**ACTION ITEM:** Here is the listing. Report each line in it that contains the string "resized".
▬▬▬▬▬▬
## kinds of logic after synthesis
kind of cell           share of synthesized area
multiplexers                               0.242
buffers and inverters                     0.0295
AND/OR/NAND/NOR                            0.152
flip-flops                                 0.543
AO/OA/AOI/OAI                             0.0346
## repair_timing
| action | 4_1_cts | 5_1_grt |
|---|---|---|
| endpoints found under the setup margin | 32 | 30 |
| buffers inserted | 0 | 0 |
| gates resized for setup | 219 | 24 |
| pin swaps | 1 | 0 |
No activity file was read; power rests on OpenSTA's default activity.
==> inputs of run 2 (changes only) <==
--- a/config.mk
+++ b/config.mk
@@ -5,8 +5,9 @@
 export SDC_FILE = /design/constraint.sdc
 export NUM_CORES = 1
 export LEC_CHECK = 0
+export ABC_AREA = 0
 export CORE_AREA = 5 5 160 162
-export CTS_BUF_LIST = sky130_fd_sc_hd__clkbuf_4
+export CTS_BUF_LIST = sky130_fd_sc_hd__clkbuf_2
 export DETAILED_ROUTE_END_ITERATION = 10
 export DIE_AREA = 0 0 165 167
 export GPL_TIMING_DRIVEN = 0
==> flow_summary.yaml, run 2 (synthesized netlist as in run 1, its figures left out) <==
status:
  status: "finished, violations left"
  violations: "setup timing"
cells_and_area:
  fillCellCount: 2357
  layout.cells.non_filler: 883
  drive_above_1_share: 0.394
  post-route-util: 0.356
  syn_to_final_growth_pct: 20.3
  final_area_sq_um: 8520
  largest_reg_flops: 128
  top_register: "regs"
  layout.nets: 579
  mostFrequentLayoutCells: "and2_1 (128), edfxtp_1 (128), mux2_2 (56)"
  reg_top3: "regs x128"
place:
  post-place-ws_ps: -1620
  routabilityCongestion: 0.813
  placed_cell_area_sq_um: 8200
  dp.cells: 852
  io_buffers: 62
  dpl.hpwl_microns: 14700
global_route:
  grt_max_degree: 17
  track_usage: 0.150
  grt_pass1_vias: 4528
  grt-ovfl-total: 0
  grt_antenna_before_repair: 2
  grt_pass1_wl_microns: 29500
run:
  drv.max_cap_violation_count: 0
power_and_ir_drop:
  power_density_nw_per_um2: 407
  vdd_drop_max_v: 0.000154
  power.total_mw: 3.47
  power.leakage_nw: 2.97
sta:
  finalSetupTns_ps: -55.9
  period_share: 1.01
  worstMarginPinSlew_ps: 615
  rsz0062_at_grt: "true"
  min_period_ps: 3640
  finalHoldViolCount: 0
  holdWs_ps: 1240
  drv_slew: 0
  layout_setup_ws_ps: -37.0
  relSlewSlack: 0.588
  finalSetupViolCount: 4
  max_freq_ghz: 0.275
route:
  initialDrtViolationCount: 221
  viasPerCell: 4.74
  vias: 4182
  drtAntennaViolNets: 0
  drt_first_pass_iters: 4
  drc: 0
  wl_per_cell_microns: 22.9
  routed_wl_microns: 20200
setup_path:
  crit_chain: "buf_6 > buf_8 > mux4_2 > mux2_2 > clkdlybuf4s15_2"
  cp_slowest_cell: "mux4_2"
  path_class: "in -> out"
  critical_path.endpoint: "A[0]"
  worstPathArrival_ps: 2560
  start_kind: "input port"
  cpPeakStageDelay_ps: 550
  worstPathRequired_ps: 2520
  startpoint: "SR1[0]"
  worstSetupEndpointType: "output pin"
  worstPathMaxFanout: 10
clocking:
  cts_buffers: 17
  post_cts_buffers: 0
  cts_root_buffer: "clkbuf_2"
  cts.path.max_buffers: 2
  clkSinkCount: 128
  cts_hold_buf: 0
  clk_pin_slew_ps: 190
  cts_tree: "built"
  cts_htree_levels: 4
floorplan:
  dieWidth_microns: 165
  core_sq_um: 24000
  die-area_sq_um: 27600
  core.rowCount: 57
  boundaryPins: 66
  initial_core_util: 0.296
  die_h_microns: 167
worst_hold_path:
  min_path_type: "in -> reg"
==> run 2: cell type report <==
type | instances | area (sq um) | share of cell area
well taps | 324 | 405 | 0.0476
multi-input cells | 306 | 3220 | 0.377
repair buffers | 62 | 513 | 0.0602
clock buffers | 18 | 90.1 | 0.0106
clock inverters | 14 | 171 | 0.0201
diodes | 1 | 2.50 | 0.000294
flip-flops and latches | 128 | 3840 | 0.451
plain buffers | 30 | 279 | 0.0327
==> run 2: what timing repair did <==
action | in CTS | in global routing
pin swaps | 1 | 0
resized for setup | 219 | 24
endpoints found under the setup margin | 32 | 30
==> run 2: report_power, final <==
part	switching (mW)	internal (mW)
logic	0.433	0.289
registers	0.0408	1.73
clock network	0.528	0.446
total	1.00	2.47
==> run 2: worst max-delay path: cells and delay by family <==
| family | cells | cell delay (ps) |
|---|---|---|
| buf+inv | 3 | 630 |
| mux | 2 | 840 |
File: src/rtl/layer_lut_seq_if.sv
//==============================================================================
// Module   : layer_lut_seq_if
// Brief    : Stream, configuration and status bundle for layer_lut_seq.
//            LAYER_LUT_SEQ_READBACK_EN adds the cfg_re / cfg_rdata pair.
// Revision : 1.0 - initial release
//==============================================================================
`default_nettype none

interface layer_lut_seq_if #(
    parameter int NEURONS  = 8,
    parameter int IN_BITS  = 4,
    parameter int OUT_BITS = 2
);
    localparam int ADDR_W = $clog2(NEURONS) + IN_BITS;

    logic [NEURONS*IN_BITS-1:0]  in_vec;
    logic                        in_valid;
    logic                        in_ready;
    logic [NEURONS*OUT_BITS-1:0] out_vec;
    logic                        out_valid;
    logic                        out_ready;
    logic                        cfg_we;
    logic [ADDR_W-1:0]           cfg_addr;
    logic [OUT_BITS-1:0]         cfg_wdata;
    logic                        cfg_ready;
    logic                        busy;
`ifdef LAYER_LUT_SEQ_READBACK_EN
    logic                        cfg_re;
    logic [OUT_BITS-1:0]         cfg_rdata;

    modport master (
        output in_vec, in_valid, out_ready, cfg_we, cfg_addr, cfg_wdata, cfg_re,
        input  in_ready, out_vec, out_valid, cfg_ready, busy, cfg_rdata
    );
    modport slave (
        input  in_vec, in_valid, out_ready, cfg_we, cfg_addr, cfg_wdata, cfg_re,
        output in_ready, out_vec, out_valid, cfg_ready, busy, cfg_rdata
    );
`else
    modport master (
        output in_vec, in_valid, out_ready, cfg_we, cfg_addr, cfg_wdata,
        input  in_ready, out_vec, out_valid, cfg_ready, busy
    );
    modport slave (
        input  in_vec, in_valid, out_ready, cfg_we, cfg_addr, cfg_wdata,
        output in_ready, out_vec, out_valid, cfg_ready, busy
    );
`endif
endinterface

`default_nettype wire

File: src/rtl/layer_lut_seq.sv
//==============================================================================
// Module   : layer_lut_seq
// Brief    : Time-multiplexed LUT layer; NEURONS truth tables share one memory
//            and are read one neuron per cycle. Optional table readback port
//            enabled by macro LAYER_LUT_SEQ_READBACK_EN.
// Revision : 1.0 - initial release
//==============================================================================
`default_nettype none

module layer_lut_seq #(
    parameter int NEURONS  = 8,
    parameter int IN_BITS  = 4,
    parameter int OUT_BITS = 2
) (
    input  wire            clk,
    input  wire            rst,
    layer_lut_seq_if.slave bus
);
    localparam int c_NW     = $clog2(NEURONS);
    localparam int c_ADDR_W = c_NW + IN_BITS;
    localparam int c_DEPTH  = 2 ** c_ADDR_W;
    localparam logic [c_NW-1:0] c_LAST = c_NW'(NEURONS - 1);

    typedef enum logic [1:0] {
        S_IDLE = 2'd0,
        S_EVAL = 2'd1,
        S_DONE = 2'd2
    } state_t;

    state_t                      r_state;
    logic [NEURONS*IN_BITS-1:0]  r_in_vec;
    logic [c_NW-1:0]             r_cnt;
    logic [c_NW-1:0]             r_wr_idx;
    logic                        r_rd_vld;
    logic                        r_reads_done;
    logic [OUT_BITS-1:0]         r_rdata;
    logic [NEURONS*OUT_BITS-1:0] r_out_vec;
    logic                        r_out_valid;
    logic [OUT_BITS-1:0]         r_table [c_DEPTH];

    logic                        w_idle;
    logic                        w_cfg_ok;
    logic                        w_cfg_wr;
    logic [IN_BITS-1:0]          w_in_k;
    logic [c_ADDR_W-1:0]         w_rd_addr;

    assign w_idle    = (r_state == S_IDLE);
    assign w_cfg_wr  = bus.cfg_we && w_idle && w_cfg_ok;
    assign w_in_k    = r_in_vec[r_cnt*IN_BITS +: IN_BITS];
    assign w_rd_addr = {r_cnt, w_in_k};

    // Neuron field needs a range check only when NEURONS is not a power of two.
    generate
        if ((1 << c_NW) == NEURONS) begin : g_cfg_full
            assign w_cfg_ok = 1'b1;
        end else begin : g_cfg_range
            assign w_cfg_ok = (int'(bus.cfg_addr[c_ADDR_W-1 -: c_NW]) < NEURONS);
        end
    endgenerate

    // Table has no reset so its contents survive rst.
    always_ff @(posedge clk) begin
        if (w_cfg_wr) begin
            r_table[bus.cfg_addr] <= bus.cfg_wdata;
        end
    end

    always_ff @(posedge clk) begin
        if (rst) begin
            r_state      <= S_IDLE;
            r_in_vec     <= '0;
            r_cnt        <= '0;
            r_wr_idx     <= '0;
            r_rd_vld     <= 1'b0;
            r_reads_done <= 1'b0;
            r_rdata      <= '0;
            r_out_vec    <= '0;
            r_out_valid  <= 1'b0;
        end else begin
            case (r_state)
                S_IDLE: begin
                    if (bus.in_valid) begin
                        r_in_vec     <= bus.in_vec;
                        r_cnt        <= '0;
                        r_rd_vld     <= 1'b0;
                        r_reads_done <= 1'b0;
                        r_state      <= S_EVAL;
                    end
                end
                S_EVAL: begin
                    // Read stage: one row per cycle, counter parks on the last neuron.
                    if (!r_reads_done) begin
                        r_rdata  <= r_table[w_rd_addr];
                        r_wr_idx <= r_cnt;
                        r_rd_vld <= 1'b1;
                        if (r_cnt == c_LAST) begin
                            r_reads_done <= 1'b1;
                        end else begin
                            r_cnt <= r_cnt + 1'b1;
                        end
                    end else begin
                        r_rd_vld <= 1'b0;
                    end
                    // Write-back stage trails the read by one cycle.
                    if (r_rd_vld) begin
                        r_out_vec[r_wr_idx*OUT_BITS +: OUT_BITS] <= r_rdata;
                        if (r_wr_idx == c_LAST) begin
                            r_state     <= S_DONE;
                            r_out_valid <= 1'b1;
                        end
                    end
                end
                S_DONE: begin
                    if (bus.out_ready) begin
                        r_state     <= S_IDLE;
                        r_out_valid <= 1'b0;
                    end
                end
                default: begin
                    r_state <= S_IDLE;
                end
            endcase
        end
    end

    assign bus.in_ready  = w_idle;
    assign bus.cfg_ready = w_idle;
    assign bus.busy      = !w_idle;
    assign bus.out_vec   = r_out_vec;
    assign bus.out_valid = r_out_valid;

`ifdef LAYER_LUT_SEQ_READBACK_EN
    logic [OUT_BITS-1:0] r_cfg_rdata;

    // A write on the same edge is forwarded so readback reflects it.
    always_ff @(posedge clk) begin
        if (rst) begin
            r_cfg_rdata <= '0;
        end else if (bus.cfg_re && w_idle) begin
            if (w_cfg_wr) begin
                r_cfg_rdata <= bus.cfg_wdata;
            end else if (w_cfg_ok) begin
                r_cfg_rdata <= r_table[bus.cfg_addr];
            end else begin
                r_cfg_rdata <= '0;
            end
        end
    end

    assign bus.cfg_rdata = r_cfg_rdata;
`endif

endmodule

`default_nettype wire

File: src/flat_wrapper.sv
// flat-port wrapper written by rule: the top's interface ports become plain ports
module layer_lut_seq_flat 
#(
    parameter int NEURONS  = 8,
    parameter int IN_BITS  = 4,
    parameter int OUT_BITS = 2
)
  (clk, rst, bus_in_vec, bus_in_valid, bus_out_ready, bus_cfg_we, bus_cfg_addr, bus_cfg_wdata, bus_in_ready, bus_out_vec, bus_out_valid, bus_cfg_ready, bus_busy);
  layer_lut_seq_if #(.NEURONS(NEURONS), .IN_BITS(IN_BITS), .OUT_BITS(OUT_BITS)) bus_i ();
  input  wire clk;
  input  wire rst;
  input wire logic [$bits(bus_i.in_vec)-1:0] bus_in_vec;
  input wire logic [$bits(bus_i.in_valid)-1:0] bus_in_valid;
  input wire logic [$bits(bus_i.out_ready)-1:0] bus_out_ready;
  input wire logic [$bits(bus_i.cfg_we)-1:0] bus_cfg_we;
  input wire logic [$bits(bus_i.cfg_addr)-1:0] bus_cfg_addr;
  input wire logic [$bits(bus_i.cfg_wdata)-1:0] bus_cfg_wdata;
  output wire logic [$bits(bus_i.in_ready)-1:0] bus_in_ready;
  output wire logic [$bits(bus_i.out_vec)-1:0] bus_out_vec;
  output wire logic [$bits(bus_i.out_valid)-1:0] bus_out_valid;
  output wire logic [$bits(bus_i.cfg_ready)-1:0] bus_cfg_ready;
  output wire logic [$bits(bus_i.busy)-1:0] bus_busy;
  assign bus_i.in_vec = bus_in_vec;
  assign bus_i.in_valid = bus_in_valid;
  assign bus_i.out_ready = bus_out_ready;
  assign bus_i.cfg_we = bus_cfg_we;
  assign bus_i.cfg_addr = bus_cfg_addr;
  assign bus_i.cfg_wdata = bus_cfg_wdata;
  assign bus_in_ready = bus_i.in_ready;
  assign bus_out_vec = bus_i.out_vec;
  assign bus_out_valid = bus_i.out_valid;
  assign bus_cfg_ready = bus_i.cfg_ready;
  assign bus_busy = bus_i.busy;
  layer_lut_seq #(.NEURONS(NEURONS), .IN_BITS(IN_BITS), .OUT_BITS(OUT_BITS)) u_core (.clk(clk), .rst(rst), .bus(bus_i));
endmodule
▬▬▬▬▬▬
**RESPONSE BELOW:**
| gates resized for setup | 219 | 24 |
resized for setup | 219 | 24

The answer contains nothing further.